Development and validation of a stability-indicating HPTLC method for analysis of antitubercular drugs

A simple, selective, precise, and stability-indicating high-performance thin-layer chromatographic (HPTLC) method has been established and validated for analysis of isoniazid and rifampicin both as the bulk drugs and in formulations. The compounds were separated on aluminumbacked silica gel 60 F254 plates with n-hexane–2-propanol–acetone–ammonia–formic acid, 3:3.8:2.8:0.3:0.1 (v/v) as mobile phase. This system was found to give compact spots for isoniazid and rifampicin (RF values 0.59 ± 0.02 and 0.73 ± 0.04, respectively). Densitometric analysis of isoniazid and rifampicin was performed at 254 nm. Regression analysis data for the calibration plots were indicative of good linear relationships between response and concentration over the range 100–700 ng per spot.

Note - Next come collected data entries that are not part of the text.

### config.mk
export PLATFORM = sky130hd
export DESIGN_NAME = fetch_queue
export DESIGN_NICKNAME = d
export VERILOG_FILES = /design/src/rtl/fetch_queue.sv
export SDC_FILE = /design/constraint.sdc
export NUM_CORES = 1
export LEC_CHECK = 0
export CAP_MARGIN = 20
export CELL_PAD_IN_SITES_DETAIL_PLACEMENT = 2
export CELL_PAD_IN_SITES_GLOBAL_PLACEMENT = 2
export CORE_UTILIZATION = 44
export CTS_CLUSTER_DIAMETER = 100
export CTS_CLUSTER_SIZE = 24
export DETAILED_ROUTE_END_ITERATION = 7
export PLACE_DENSITY_LB_ADDON = 0.25
export SYNTH_ARGS = -nofsm -noshare
export SYNTH_HDL_FRONTEND = slang
export SYNTH_SLANG_ARGS = --single-unit
### constraint.sdc
create_clock -name clk -period 8.6 [get_ports clk]
set_input_delay 1.72 -clock clk [delete_from_list [all_inputs] [get_ports clk]]
set_output_delay 1.72 -clock clk [all_outputs]
set_load 0.05 [all_outputs]
### src/rtl/step_pos_tracker.sv
// Absolute step-position tracker for the slide table. It counts step edges by direction,
// zeroes on a debounced home switch or a software request, and flags motion and fault status.
module step_pos_tracker #(
    parameter int POS_W     = 32,
    parameter int DEB_LEN   = 16,
    parameter int IDLE_CYC  = 1000,
    parameter int DIR_SETUP = 4
) (
    input  logic             clk,
    input  logic             rst,
    input  logic             step_in,
    input  logic             dir_in,
    input  logic             home_sw,
    input  logic             zero,
    input  logic [POS_W-1:0] target,
    output logic [POS_W-1:0] pos,
    output logic             at_target,
    output logic             moving,
    output logic             homed,
    output logic             home_hit,
    output logic             dir_err,
    output logic             limit_err
);

    localparam int DEB_W  = $clog2(DEB_LEN + 1);
    localparam int IDLE_W = $clog2(IDLE_CYC + 1);
    localparam int DIR_W  = $clog2(DIR_SETUP + 1);

    typedef enum logic {
        RELEASED = 1'b0,
        PRESSED  = 1'b1
    } deb_state_t;

    logic [1:0]       sync_reg;
    deb_state_t       state_reg;
    deb_state_t       state_next;
    logic [DEB_W-1:0] deb_cnt_reg;
    logic [DEB_W-1:0] deb_cnt_next;
    logic             home_event;
    logic             sw_pressed;
    logic             sample_differs;

    logic             step_prev_reg;
    logic             step_edge;
    logic             dir_prev_reg;
    logic [DIR_W-1:0] dir_stab_reg;
    logic             dir_changed;
    logic             dir_unstable;

    logic [POS_W-1:0]  pos_reg;
    logic              at_target_reg;
    logic [IDLE_W-1:0] idle_cnt_reg;
    logic              homed_reg;
    logic              home_hit_reg;
    logic              dir_err_reg;
    logic              limit_err_reg;

    // The switch idles high (released), so the synchronizer resets to 1 to avoid a false press.
    always_ff @(posedge clk) begin
        if (rst) begin
            sync_reg <= 2'b11;
        end else begin
            sync_reg <= {sync_reg[0], home_sw};
        end
    end

    assign sw_pressed     = ~sync_reg[1];
    assign sample_differs = (state_reg == RELEASED) ? sw_pressed : ~sw_pressed;

    always_ff @(posedge clk) begin
        if (rst) begin
            state_reg   <= RELEASED;
            deb_cnt_reg <= '0;
        end else begin
            state_reg   <= state_next;
            deb_cnt_reg <= deb_cnt_next;
        end
    end

    // A full run of DEB_LEN disagreeing samples toggles the state on the following edge.
    always_comb begin
        state_next   = state_reg;
        deb_cnt_next = '0;
        if (deb_cnt_reg == DEB_W'(DEB_LEN)) begin
            state_next   = (state_reg == RELEASED) ? PRESSED : RELEASED;
            deb_cnt_next = '0;
        end else if (sample_differs) begin
            deb_cnt_next = deb_cnt_reg + DEB_W'(1);
        end
    end

    always_comb begin
        home_event = 1'b0;
        if (state_reg == RELEASED && deb_cnt_reg == DEB_W'(DEB_LEN)) begin
            home_event = 1'b1;
        end
    end

    assign step_edge    = step_in & ~step_prev_reg;
    assign dir_changed  = (dir_in != dir_prev_reg);
    assign dir_unstable = dir_changed || (dir_stab_reg < DIR_W'(DIR_SETUP));

    // Previous-step register resets high so a step line held high through reset is not counted.
    always_ff @(posedge clk) begin
        if (rst) begin
            step_prev_reg <= 1'b1;
            dir_prev_reg  <= 1'b0;
            dir_stab_reg  <= '0;
        end else begin
            step_prev_reg <= step_in;
            dir_prev_reg  <= dir_in;
            if (dir_changed) begin
                dir_stab_reg <= '0;
            end else if (dir_stab_reg < DIR_W'(DIR_SETUP)) begin
                dir_stab_reg <= dir_stab_reg + DIR_W'(1);
            end
        end
    end

    always_ff @(posedge clk) begin
        if (rst) begin
            pos_reg       <= '0;
            at_target_reg <= 1'b0;
            idle_cnt_reg  <= '0;
            homed_reg     <= 1'b0;
            home_hit_reg  <= 1'b0;
            dir_err_reg   <= 1'b0;
            limit_err_reg <= 1'b0;
        end else begin
            at_target_reg <= (pos_reg == target);
            home_hit_reg  <= home_event;
            if (home_event) begin
                homed_reg <= 1'b1;
            end

            // Home event beats zero, which beats a step; a coinciding step is dropped.
            if (home_event || zero) begin
                pos_reg <= '0;
            end else if (step_edge) begin
                if (!dir_in) begin
                    pos_reg <= pos_reg + POS_W'(1);
                end else if (state_reg == PRESSED) begin
                    limit_err_reg <= 1'b1;
                end else begin
                    pos_reg <= pos_reg - POS_W'(1);
                end
            end

            if (step_edge && dir_unstable) begin
                dir_err_reg <= 1'b1;
            end

            if (step_edge) begin
                idle_cnt_reg <= IDLE_W'(IDLE_CYC);
            end else if (idle_cnt_reg != '0) begin
                idle_cnt_reg <= idle_cnt_reg - IDLE_W'(1);
            end
        end
    end

    assign pos       = pos_reg;
    assign at_target = at_target_reg;
    assign moving    = (idle_cnt_reg != '0);
    assign homed     = homed_reg;
    assign home_hit  = home_hit_reg;
    assign dir_err   = dir_err_reg;
    assign limit_err = limit_err_reg;

endmodule
--- src/rtl/ts_sched_pkg.sv ---
// Shared types for ts_req_scheduler: ID/requester-index/timestamp types and the result record.
package ts_sched_pkg;

  localparam int DEF_N_REQ = 4;
  localparam int DEF_ID_W  = 3;
  localparam int DEF_TS_W  = 8;

  typedef logic [DEF_ID_W-1:0]          id_t;
  typedef logic [$clog2(DEF_N_REQ)-1:0] req_idx_t;
  typedef logic [DEF_TS_W-1:0]          ts_t;

  typedef struct packed {
    id_t id;
    ts_t start_ts;
    ts_t end_ts;
    ts_t delta;
  } result_t;

endpackage

--- src/rtl/ts_rr_arb.sv ---
// Round-robin arbiter: searches req starting at ptr and returns a one-hot grant plus its index.
module ts_rr_arb #(
  parameter int N = 4,
  localparam int IW = (N > 1) ? $clog2(N) : 1
) (
  input  logic [N-1:0]  req,
  input  logic [IW-1:0] ptr,
  output logic [N-1:0]  gnt,
  output logic [IW-1:0] idx
);

  logic found;
  int   k;

  always_comb begin
    found = 1'b0;
    idx   = '0;
    k     = 0;
    for (int off = 0; off < N; off++) begin
      k = int'(ptr) + off;
      if (k >= N) k = k - N;
      if (!found && req[IW'(k)]) begin
        found = 1'b1;
        idx   = IW'(k);
      end
    end
  end

  for (genvar gi = 0; gi < N; gi++) begin : g_gnt
    assign gnt[gi] = found && (idx == IW'(gi));
  end

endmodule

--- src/rtl/ts_req_scheduler.sv ---
// Shares one event_timestamper among N_REQ requesters: ID allocation, start/end RR arbitration,
// result routing to the ID owner. Optional end-request checking under `TS_SCHED_CHECK_EN.
module ts_req_scheduler
  import ts_sched_pkg::*;
#(
  parameter int N_REQ = DEF_N_REQ,
  parameter int ID_W  = DEF_ID_W,
  parameter int TS_W  = DEF_TS_W
) (
  input  logic                  clk,
  input  logic                  rst,
  input  logic [N_REQ-1:0]      req_start_valid,
  output logic [N_REQ-1:0]      req_start_ready,
  output logic [ID_W-1:0]       req_start_id,
  input  logic [N_REQ-1:0]      req_end_valid,
  input  logic [N_REQ*ID_W-1:0] req_end_id,
  output logic [N_REQ-1:0]      req_end_ready,
  output logic [N_REQ-1:0]      res_valid,
  input  logic [N_REQ-1:0]      res_ready,
  output logic [ID_W-1:0]       res_id,
  output logic [TS_W-1:0]       res_start_ts,
  output logic [TS_W-1:0]       res_end_ts,
  output logic [TS_W-1:0]       res_delta,
  output logic                  ts_start_valid,
  input  logic                  ts_start_ready,
  output logic [ID_W-1:0]       ts_start_id,
  output logic                  ts_end_valid,
  input  logic                  ts_end_ready,
  output logic [ID_W-1:0]       ts_end_id,
  input  logic                  ts_out_valid,
  output logic                  ts_out_ready,
  input  logic [ID_W-1:0]       ts_out_id,
  input  logic [TS_W-1:0]       ts_out_start_ts,
  input  logic [TS_W-1:0]       ts_out_end_ts,
  input  logic [TS_W-1:0]       ts_out_delta,
  output logic                  sched_err
);

  localparam int N_ID  = 2 ** ID_W;
  localparam int IDX_W = $clog2(N_REQ);

  logic [N_ID-1:0]  busy_reg, busy_next;
  logic [IDX_W-1:0] owner_reg [N_ID];
  logic [IDX_W-1:0] ptr_s_reg, ptr_e_reg;

  logic [ID_W-1:0]  alloc_id;
  logic             have_free;
  logic [N_REQ-1:0] start_gnt, end_gnt;
  logic [IDX_W-1:0] start_idx, end_idx, res_owner;
  logic             start_fire, end_any, end_bad, end_accept, end_fire, res_fire;
  logic [ID_W-1:0]  end_id;

  // Lowest free ID wins; allocation always sees the busy vector before this cycle's free.
  always_comb begin
    alloc_id = '0;
    for (int i = N_ID - 1; i >= 0; i--) begin
      if (!busy_reg[i]) alloc_id = ID_W'(i);
    end
  end
  assign have_free = ~&busy_reg;

  ts_rr_arb #(.N(N_REQ)) u_start_arb (
    .req (req_start_valid & {N_REQ{have_free}}),
    .ptr (ptr_s_reg),
    .gnt (start_gnt),
    .idx (start_idx)
  );

  assign ts_start_valid  = have_free && (|req_start_valid);
  assign ts_start_id     = alloc_id;
  assign req_start_id    = alloc_id;
  assign req_start_ready = start_gnt & {N_REQ{ts_start_ready}};
  assign start_fire      = ts_start_valid && ts_start_ready;

  ts_rr_arb #(.N(N_REQ)) u_end_arb (
    .req (req_end_valid),
    .ptr (ptr_e_reg),
    .gnt (end_gnt),
    .idx (end_idx)
  );

  assign end_any = |req_end_valid;
  assign end_id  = req_end_id[int'(end_idx)*ID_W +: ID_W];

`ifdef TS_SCHED_CHECK_EN
  assign end_bad = !busy_reg[end_id] || (owner_reg[end_id] != end_idx);
`else
  assign end_bad = 1'b0;
`endif

  // An illegal end is swallowed here, so it is accepted regardless of the timestamper.
  assign end_accept    = end_bad || ts_end_ready;
  assign ts_end_valid  = end_any && !end_bad;
  assign ts_end_id     = end_id;
  assign req_end_ready = end_gnt & {N_REQ{end_accept}};
  assign end_fire      = end_any && end_accept;
  assign sched_err     = end_any && end_bad;

  assign res_owner    = owner_reg[ts_out_id];
  assign ts_out_ready = res_ready[res_owner];
  assign res_fire     = ts_out_valid && ts_out_ready;
  assign res_id       = ts_out_id;
  assign res_start_ts = ts_out_start_ts;
  assign res_end_ts   = ts_out_end_ts;
  assign res_delta    = ts_out_delta;

  for (genvar gi = 0; gi < N_REQ; gi++) begin : g_res
    assign res_valid[gi] = ts_out_valid && (res_owner == IDX_W'(gi));
  end

  // Set and clear never target the same ID: alloc picks a free ID, results free a busy one.
  for (genvar gi = 0; gi < N_ID; gi++) begin : g_busy
    assign busy_next[gi] = (start_fire && (alloc_id == ID_W'(gi))) ||
                           (busy_reg[gi] && !(res_fire && (ts_out_id == ID_W'(gi))));
  end

  always_ff @(posedge clk) begin
    if (rst) begin
      busy_reg  <= '0;
      ptr_s_reg <= '0;
      ptr_e_reg <= '0;
      for (int i = 0; i < N_ID; i++) owner_reg[i] <= '0;
    end else begin
      busy_reg <= busy_next;
      if (start_fire) begin
        owner_reg[alloc_id] <= start_idx;
        ptr_s_reg <= (start_idx == IDX_W'(N_REQ - 1)) ? '0 : start_idx + 1'b1;
      end
      if (end_fire) begin
        ptr_e_reg <= (end_idx == IDX_W'(N_REQ - 1)) ? '0 : end_idx + 1'b1;
      end
    end
  end

endmodule

--- config.mk ---
export PLATFORM = sky130hd
export DESIGN_NAME = ts_req_scheduler
export DESIGN_NICKNAME = d
export VERILOG_FILES = /design/src/rtl/ts_sched_pkg.sv /design/src/rtl/ts_rr_arb.sv /design/src/rtl/ts_req_scheduler.sv
export SDC_FILE = /design/constraint.sdc
export NUM_CORES = 1
export LEC_CHECK = 0
export ABC_AREA = 0
export CAP_MARGIN = 5
export CORE_MARGIN = 1.5
export CORE_UTILIZATION = 41
export DETAILED_ROUTE_END_ITERATION = 16
export GPL_TIMING_DRIVEN = 1
export PLACE_DENSITY = 0.8
export SETUP_SLACK_MARGIN = 0.05
export SLEW_MARGIN = 10
export SYNTH_ARGS = -nofsm -noshare
export SYNTH_HDL_FRONTEND = slang
export SYNTH_SLANG_ARGS = --single-unit
export TNS_END_PERCENT = 100
--- constraint.sdc ---
create_clock -name clk -period 3.5 [get_ports clk]
set_input_delay 0.7 -clock clk [delete_from_list [all_inputs] [get_ports clk]]
set_output_delay 0.7 -clock clk [all_outputs]
set_load 0.03 [all_outputs]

The correlation coefficients, r2, were 0.994 and 0.997 for isoniazid and rifampicin respectively. The values of slope and intercept of the calibration plots were 3.755 ± 0.22 and 3099.1 ± 51.21, respectively, for isoniazid and 4.0957 ± 0.25 and 3567.6 ± 61.11, respectively, for rifampicin. The method was validated for precision, recovery, and robustness. The limits of detection and quantification were 20 ± 0.51 and 60 ± 1.05 ng, respectively, for isoniazid and 25 ± 0.63 and 75 ± 1.12 ng, respectively, for rifampicin. Isoniazid and rifampicin were subjected to acid, base, peroxide, and UV-induced degradation. In stability tests the drugs were susceptible to acid and basic hydrolysis, oxidation and photodegradation. Statistical analysis proved the method is repeatable, selective, and accurate for estimation of isoniazid and rifampicin. Because the method could effectively separate the drugs from their degradation products, it can be used as a stabilityindicating method.